==== Provided material

===== src/rtl/reg_dump_reader_pkg.sv =====
`default_nettype none
// ============================================================================
// Module      : reg_dump_reader_pkg
// Description : Shared constants and helpers for the register dump reader:
//               FSM state encoding and byte-count derivation.
// Revision    : 1.0 - initial release
// ============================================================================
package reg_dump_reader_pkg;

   // FSM state encoding shared by the top-level controller
   localparam logic [1:0] c_ST_IDLE = 2'd0;
   localparam logic [1:0] c_ST_LOAD = 2'd1;
   localparam logic [1:0] c_ST_SEND = 2'd2;
   localparam logic [1:0] c_ST_DONE = 2'd3;

   // Number of bytes streamed per register
   function automatic int unsigned bytes_of(input int unsigned width);
      return width / 8;
   endfunction

   // Counter width able to hold 0..n-1, never narrower than one bit
   function automatic int unsigned count_width(input int unsigned n);
      return (n > 1) ? $clog2(n) : 1;
   endfunction

endpackage
`default_nettype wire


===== src/rtl/reg_dump_reader_if.sv =====
`default_nettype none
// ============================================================================
// Module      : reg_dump_reader_if
// Description : Bundles the register-file read port and the outgoing byte
//               stream of the dump reader. The master side is the reader.
// Revision    : 1.0 - initial release
// ============================================================================
interface reg_dump_reader_if #(
   parameter int WIDTH = 32,
   parameter int AW    = 5
);
   logic [AW-1:0]    rd_addr;
   logic [WIDTH-1:0] rd_data;
   logic [7:0]       out_data;
   logic             out_valid;
   logic             out_ready;
   logic             out_last;

   modport master (
      output rd_addr,
      input  rd_data,
      output out_data,
      output out_valid,
      output out_last,
      input  out_ready
   );

   modport slave (
      input  rd_addr,
      output rd_data,
      input  out_data,
      input  out_valid,
      input  out_last,
      output out_ready
   );
endinterface
`default_nettype wire


===== src/rtl/reg_dump_reader_byte_serializer.sv =====
`default_nettype none
// ============================================================================
// Module      : byte_serializer
// Description : Parallel-load shift register that presents a word MSB byte
//               first, advancing one byte per accepted handshake, with a
//               flag marking the final byte of the word.
// Revision    : 1.0 - initial release
// ============================================================================
module byte_serializer
   import reg_dump_reader_pkg::*;
#(
   parameter int WIDTH = 32
) (
   input  logic             clock,
   input  logic             reset,
   input  logic             load,
   input  logic [WIDTH-1:0] load_data,
   input  logic             accept,
   output logic [7:0]       byte_out,
   output logic             last_byte
);

   localparam int BYTES = bytes_of(WIDTH);
   localparam int CW    = count_width(BYTES);
   localparam logic [CW-1:0] c_LAST_IDX = CW'(BYTES - 1);

   logic [WIDTH-1:0] r_shift;
   logic [CW-1:0]    r_count;
   logic             w_last;

   // Last byte of the word is reached once the counter hits BYTES-1; the
   // final accept leaves the shift register untouched so the byte stays put
   assign w_last = (r_count == c_LAST_IDX);

   // Word capture on load, one-byte advance on each accepted non-final byte
   always_ff @(posedge clock) begin
      if (reset) begin
         r_shift <= '0;
         r_count <= '0;
      end else if (load) begin
         r_shift <= load_data;
         r_count <= '0;
      end else if (accept && !w_last) begin
         r_shift <= r_shift << 8;
         r_count <= r_count + CW'(1);
      end
   end

   assign byte_out  = r_shift[WIDTH-1 -: 8];
   assign last_byte = w_last;

endmodule
`default_nettype wire


===== src/rtl/reg_dump_reader.sv =====
`default_nettype none
// ============================================================================
// Module      : reg_dump_reader
// Description : Debug read-out engine. On start, walks the register file
//               from address 0 to NREGS-1, snapshots each register in a
//               dedicated LOAD cycle and streams it out MSB byte first over
//               a valid/ready byte interface.
// Revision    : 1.0 - initial release
// ============================================================================
module reg_dump_reader
   import reg_dump_reader_pkg::*;
#(
   parameter int NREGS = 32,
   parameter int WIDTH = 32,
   parameter int AW    = 5
) (
   input  logic               clock,
   input  logic               reset,
   input  logic               start,
   reg_dump_reader_if.master  bus,
   output logic               busy,
   output logic               done
);

   localparam logic [AW-1:0] c_LAST_ADDR = AW'(NREGS - 1);

   logic [1:0]    r_state;
   logic [1:0]    w_state_nxt;
   logic [AW-1:0] r_addr;
   logic [AW-1:0] w_addr_nxt;

   logic          w_load;
   logic          w_send;
   logic          w_accept;
   logic          w_last_byte;
   logic          w_last_reg;
   logic [7:0]    w_byte;

   assign w_load     = (r_state == c_ST_LOAD);
   assign w_send     = (r_state == c_ST_SEND);
   assign w_accept   = w_send && bus.out_ready;
   assign w_last_reg = (r_addr == c_LAST_ADDR);

   // Shift register and byte counter for the register currently streaming
   byte_serializer #(
      .WIDTH     (WIDTH)
   ) u_byte_serializer (
      .clock     (clock),
      .reset     (reset),
      .load      (w_load),
      .load_data (bus.rd_data),
      .accept    (w_accept),
      .byte_out  (w_byte),
      .last_byte (w_last_byte)
   );

   // Next-state and next-address decode for the dump walk
   always_comb begin
      w_state_nxt = r_state;
      w_addr_nxt  = r_addr;
      case (r_state)
         c_ST_IDLE: begin
            if (start) begin
               w_state_nxt = c_ST_LOAD;
            end
         end
         c_ST_LOAD: begin
            w_state_nxt = c_ST_SEND;
         end
         c_ST_SEND: begin
            // Only the accepted final byte of a register moves the walk on
            if (w_accept && w_last_byte) begin
               if (w_last_reg) begin
                  w_state_nxt = c_ST_DONE;
               end else begin
                  w_addr_nxt  = r_addr + AW'(1);
                  w_state_nxt = c_ST_LOAD;
               end
            end
         end
         c_ST_DONE: begin
            w_addr_nxt  = '0;
            w_state_nxt = c_ST_IDLE;
         end
         default: begin
            w_addr_nxt  = '0;
            w_state_nxt = c_ST_IDLE;
         end
      endcase
   end

   // State and address registers; reset abandons any dump in flight
   always_ff @(posedge clock) begin
      if (reset) begin
         r_state <= c_ST_IDLE;
         r_addr  <= '0;
      end else begin
         r_state <= w_state_nxt;
         r_addr  <= w_addr_nxt;
      end
   end

   // All outputs decode registered state; out_ready never reaches an output
   assign bus.rd_addr   = r_addr;
   assign bus.out_data  = w_byte;
   assign bus.out_valid = w_send;
   assign bus.out_last  = w_send && w_last_reg && w_last_byte;
   assign busy          = (r_state != c_ST_IDLE);
   assign done          = (r_state == c_ST_DONE);

endmodule
`default_nettype wire

===== src/flat_wrapper.sv =====
// flat-port wrapper written by rule: the top's interface ports become plain ports
module reg_dump_reader_flat import reg_dump_reader_pkg::*;
#(
   parameter int NREGS = 32,
   parameter int WIDTH = 32,
   parameter int AW    = 5
)
  (clock, reset, start, busy, done, bus_rd_addr, bus_rd_data, bus_out_data, bus_out_valid, bus_out_last, bus_out_ready);
  reg_dump_reader_if #(.WIDTH(WIDTH), .AW(AW)) bus_i ();
  input  logic clock;
  input  logic reset;
  input  logic start;
  output logic busy;
  output logic done;
  output wire logic [$bits(bus_i.rd_addr)-1:0] bus_rd_addr;
  input wire logic [$bits(bus_i.rd_data)-1:0] bus_rd_data;
  output wire logic [$bits(bus_i.out_data)-1:0] bus_out_data;
  output wire logic [$bits(bus_i.out_valid)-1:0] bus_out_valid;
  output wire logic [$bits(bus_i.out_last)-1:0] bus_out_last;
  input wire logic [$bits(bus_i.out_ready)-1:0] bus_out_ready;
  assign bus_rd_addr = bus_i.rd_addr;
  assign bus_i.rd_data = bus_rd_data;
  assign bus_out_data = bus_i.out_data;
  assign bus_out_valid = bus_i.out_valid;
  assign bus_out_last = bus_i.out_last;
  assign bus_i.out_ready = bus_out_ready;
  reg_dump_reader #(.NREGS(NREGS), .WIDTH(WIDTH), .AW(AW)) u_core (.clock(clock), .reset(reset), .start(start), .bus(bus_i), .busy(busy), .done(done));
endmodule

===== config.mk =====
export PLATFORM = sky130hd
export DESIGN_NAME = reg_dump_reader_flat
export DESIGN_NICKNAME = d
export VERILOG_FILES = /design/src/rtl/reg_dump_reader_pkg.sv /design/src/rtl/reg_dump_reader_if.sv /design/src/rtl/reg_dump_reader_byte_serializer.sv /design/src/rtl/reg_dump_reader.sv /design/src/flat_wrapper.sv
export SDC_FILE = /design/constraint.sdc
export NUM_CORES = 1
export LEC_CHECK = 0
export ABC_AREA = 1
export CAP_MARGIN = 20
export CORE_ASPECT_RATIO = 1.1
export CORE_UTILIZATION = 30
export DETAILED_ROUTE_END_ITERATION = 6
export GPL_TIMING_DRIVEN = 0
export PLACE_DENSITY = 0.65
export SYNTH_ARGS = -nofsm -noshare
export SYNTH_HDL_FRONTEND = slang
export SYNTH_SLANG_ARGS = --single-unit

===== constraint.sdc =====
create_clock -name clock -period 1.63 [get_ports clock]
set_input_delay 0.326 -clock clock [delete_from_list [all_inputs] [get_ports clock]]
set_output_delay 0.326 -clock clock [all_outputs]
set_load 0.02 [all_outputs]

==> out/qor.csv <==
stage;metric;value;unit
logic_synthesis;share of the synthesized area in the top cell type;40.0;%
logic_synthesis;Synth Cell Area;0.00205;mm2
power;internal power;1.70;mW
die;Die Span Y;88.8;um
worst_setup_path;Worst EP arrival;1480;ps
power;Sw Share;32.7;%
sta;Setup Viol. Count Final;2;
route;Vias/cell;4.54;
sta;worst clock skew;9.37;ps
cts;later-pin clock latency in the skew report;300;ps
route;Via Count;2038;
cells_and_area;final cell utilization of the core;43.2;%
logic_synthesis;Yosys Warn Count;0;
route;# DRC;0;
global_route;Total GRT Usage;16.5;%
global_route;largest net degree at the start of global routing;14;
place;port bufs;51;
cts;CTS Buf Count;5;
logic_synthesis;Post-synth top cells;nand2_1, nand3_1, dfxtp_1;
logic_synthesis;post-synthesis async set-or-reset flop share;0;%
worst_setup_path;CP Max Fanout;4;
worst_setup_path;Setup crit end kind;output pin;
cts;clock sink count;41;
global_route;global-route wire length before repair;8.87;mm
sta;Slew @ Worst Pin;506;ps
worst_setup_path;CP startpoint kind;flip-flop;
run;Max Cap Viol;0;
cells_and_area;Final nets;405;
die;Starting Density;31.1;%
logic_synthesis;sequential area share after synthesis;40.0;%
worst_setup_path;crit path kind;reg2out;
cells_and_area;Finished Layout Cells;449;
logic_synthesis;Syn Inst Count;303;
cells_and_area;area delta synth->final;38.7;%
power;net switching power;0.828;mW
logic_synthesis;area leader, netlist;dfxtp_1;
logic_synthesis;most frequent cell after synthesis;nand2_1;
place;placed cell count;436;
hold_path;path category of the worst min-delay check;in2reg;
logic_synthesis;Mapped Nets;342;
power;Clock Power Share;28.8;%
logic_synthesis;synth top area cells;dfxtp_1, nand2_1, nand3_1;
route;initial drt markers;68;
logic_synthesis;post-synth cell types;22;
route;per-cell routed wire length;11.8;um
global_route;Overflow after GRT;0;
die;die area;0.00718;mm2
sta;Final Max Slew Viols;0;
die;FP Rows;31;
power;pwr dens;888;mW/mm2
die;Core Area;0.00659;mm2
cts;Clk pin slew, worst setup/hold paths;90;ps
logic_synthesis;most common flop cell mapped by yosys;dfxtp_1;
power;Comb pwr share;27.4;%
logic_synthesis;EDFF count, synth;0;
cts;htree depth;2;
sta;Hold Fails Final Rpt;0;
status;failing checks;negative setup slack;
logic_synthesis;Yosys reg bits;41;
power;Static Leakage;1.26;nW
power;share of power burned in registers;43.8;%
route;drt pass-1 iters;4;
route;antenna viol nets, final;0;
sta;f_max;554;MHz
place;hpwl dp;3.84;mm
sta;relative slew slack;66.3;%
cts;CTS tree;yes;
power;worst vdd ir;0.000404;V
die;DIE WIDTH;80.9;um
sta;Final WS setup;-176;ps
global_route;initial antenna violation count;0;
die;Top Ports;53;
logic_synthesis;Avg Synthesized Cell Area;6.78;um2
worst_setup_path;WP data required;1300;ps
cells_and_area;diode count;0;
cts;Clock Path Buffers;2;
sta;min Tclk post-route;1810;ps
status;status;finished, violations left;
global_route;vias in the first global route;1920;
cells_and_area;layout cells sized above 1;14.7;%
route;drt total wl;5.31;mm
sta;Final period util;111;%
cts;clock root buffer;clkbuf_8;
sta;RSZ-0062 raised after global routing;true;
place;Placer Congestion;0.792;
-- layout make-up --
cell class	count	area [um2]
clock buffer	6	82.6
tap	82	103
timing repair buffer	56	529
inverter	11	41.3
buffer	28	175
clock inverter	2	13.8
sequential	41	826
multi-input combinational	223	1080
fill	727	3750
-- kinds of logic (layout without fill, tap and decap cells) --
group / after synthesis / count (layout) / share of synthesized area, %
adder cells (fa/ha/maj): 3 / 3 / 1.83
flip-flops: 41 / 41 / 40.0
AND/OR/NAND/NOR: 182 / 182 / 38.5
buffers and inverters: 39 / 103 / 10.4
AO/OA/AOI/OAI: 38 / 38 / 9.32
-- per-layer routing --
metal	track usage, %	share of wire, %	vias up
li1	-	-	1107
met1	20.7	48	886
met2	27.4	46	41
met3	3.81	4.3	4
met4	6.01	1.4	0
met5	0	0	-
-- path summary, 6_finish.rpt --
| check | startpoint | slack [ps] | endpoint | depth (start not counted) |
|---|---|---|---|---|
| worst min-delay path | reset | 450 | u_core.u_byte_serializer.r_shift[23] | 2 |
| worst max register to register | u_core.bus.rd_addr[1] | 110 | u_core.bus.rd_addr[1] | 9 |
| worst min register to register | u_core.u_byte_serializer.r_shift[7] | 480 | u_core.u_byte_serializer.r_shift[7] | 2 |
| worst max-delay path | u_core.bus.rd_addr[1] | -180 | bus_out_last | 7 |
-- power groups by stage --
stage               registers (mW)  clock network (mW)  logic [mW]
finish                        1.11               0.728       0.694
global route                  1.12               0.776       0.785
CTS                           1.11               0.732       0.694
detailed placement            1.13                   0       0.707
global placement              1.13                   0       0.701
floorplan                     1.12                   0       0.461
-- registers in the layout, summed over array words and instances, names as in the netlist --
| signal | count |
|---|---|
| u_core.r_state | 2 |
| u_core.u_byte_serializer.r_count | 2 |
| u_core.bus.rd_addr | 5 |
| u_core.u_byte_serializer.r_shift | 32 |
-- what timing repair did --
action                                  in CTS  in global routing
cloned                                       0                  0
gates resized for setup                     24                 20
buffers inserted                             2                  3
hold buffers                                 0                  0
pin swaps                                    1                  4
endpoints found under the setup margin      15                 11
-- worst max-delay path, cell delays in order (launching register included) --
cell,delay (ps)
dfxtp_4,380
ha_4,150
nand2_4,60
nor2_4,140
ha_4,160
nand2_4,60
nor2_4,110
buf_6,120
-- stage by stage --
stage	TNS [ps]	power [mW]	instance area [um2]	hold WS, ps	setup WS, ps
after CTS	-327	2.53	2770	448	-270
after global routing	-404	2.68	2850	483	-233
after global placement	-4810	1.83	2670	467	-452
after detailed placement	-5230	1.84	2670	472	-531
final	-218	2.53	2850	447	-176
after floorplan	0	1.59	2060	457	6.93
-- layout by cell type (no fill, tap or decap) --
cell	n
nand2_1	91
nand3_1	57
dfxtp_1	39
clkdlybuf4s50_1	36
a21oi_1	33
nor2_1	22
buf_4	14
buf_2	12
dlygate4sd2_1	10
inv_1	9
clkbuf_8	6
buf_6	4
clkbuf_1	4
nand2_4	3
o21ai_1	3
inv_2	2
nor2_4	2
nand2_2	2
ha_4	2
nor2_8	1
buf_1	1
nand3b_1	1
nor2_2	1
nand4_1	1
a31oi_1	1
o21ai_0	1
nor3_1	1
ha_1	1
clkinv_4	1
clkinv_2	1
clkdlybuf4s15_1	1
dlymetal6s2s_1	1
clkbuf_2	1
dfxtp_2	1
dfxtp_4	1
Power figures use the tool's default switching activity.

========

- Assigned task
Above is a listing; print exactly its lines from the one with "cts;Clk pin slew, worst" through the one with "buffers and inverters: 39 / 103 / 10.4", and no other lines.

- Written answer
cts;Clk pin slew, worst setup/hold paths;90;ps
logic_synthesis;most common flop cell mapped by yosys;dfxtp_1;
power;Comb pwr share;27.4;%
logic_synthesis;EDFF count, synth;0;
cts;htree depth;2;
sta;Hold Fails Final Rpt;0;
status;failing checks;negative setup slack;
logic_synthesis;Yosys reg bits;41;
power;Static Leakage;1.26;nW
power;share of power burned in registers;43.8;%
route;drt pass-1 iters;4;
route;antenna viol nets, final;0;
sta;f_max;554;MHz
place;hpwl dp;3.84;mm
sta;relative slew slack;66.3;%
cts;CTS tree;yes;
power;worst vdd ir;0.000404;V
die;DIE WIDTH;80.9;um
sta;Final WS setup;-176;ps
global_route;initial antenna violation count;0;
die;Top Ports;53;
logic_synthesis;Avg Synthesized Cell Area;6.78;um2
worst_setup_path;WP data required;1300;ps
cells_and_area;diode count;0;
cts;Clock Path Buffers;2;
sta;min Tclk post-route;1810;ps
status;status;finished, violations left;
global_route;vias in the first global route;1920;
cells_and_area;layout cells sized above 1;14.7;%
route;drt total wl;5.31;mm
sta;Final period util;111;%
cts;clock root buffer;clkbuf_8;
sta;RSZ-0062 raised after global routing;true;
place;Placer Congestion;0.792;
-- layout make-up --
cell class	count	area [um2]
clock buffer	6	82.6
tap	82	103
timing repair buffer	56	529
inverter	11	41.3
buffer	28	175
clock inverter	2	13.8
sequential	41	826
multi-input combinational	223	1080
fill	727	3750
-- kinds of logic (layout without fill, tap and decap cells) --
group / after synthesis / count (layout) / share of synthesized area, %
adder cells (fa/ha/maj): 3 / 3 / 1.83
flip-flops: 41 / 41 / 40.0
AND/OR/NAND/NOR: 182 / 182 / 38.5
buffers and inverters: 39 / 103 / 10.4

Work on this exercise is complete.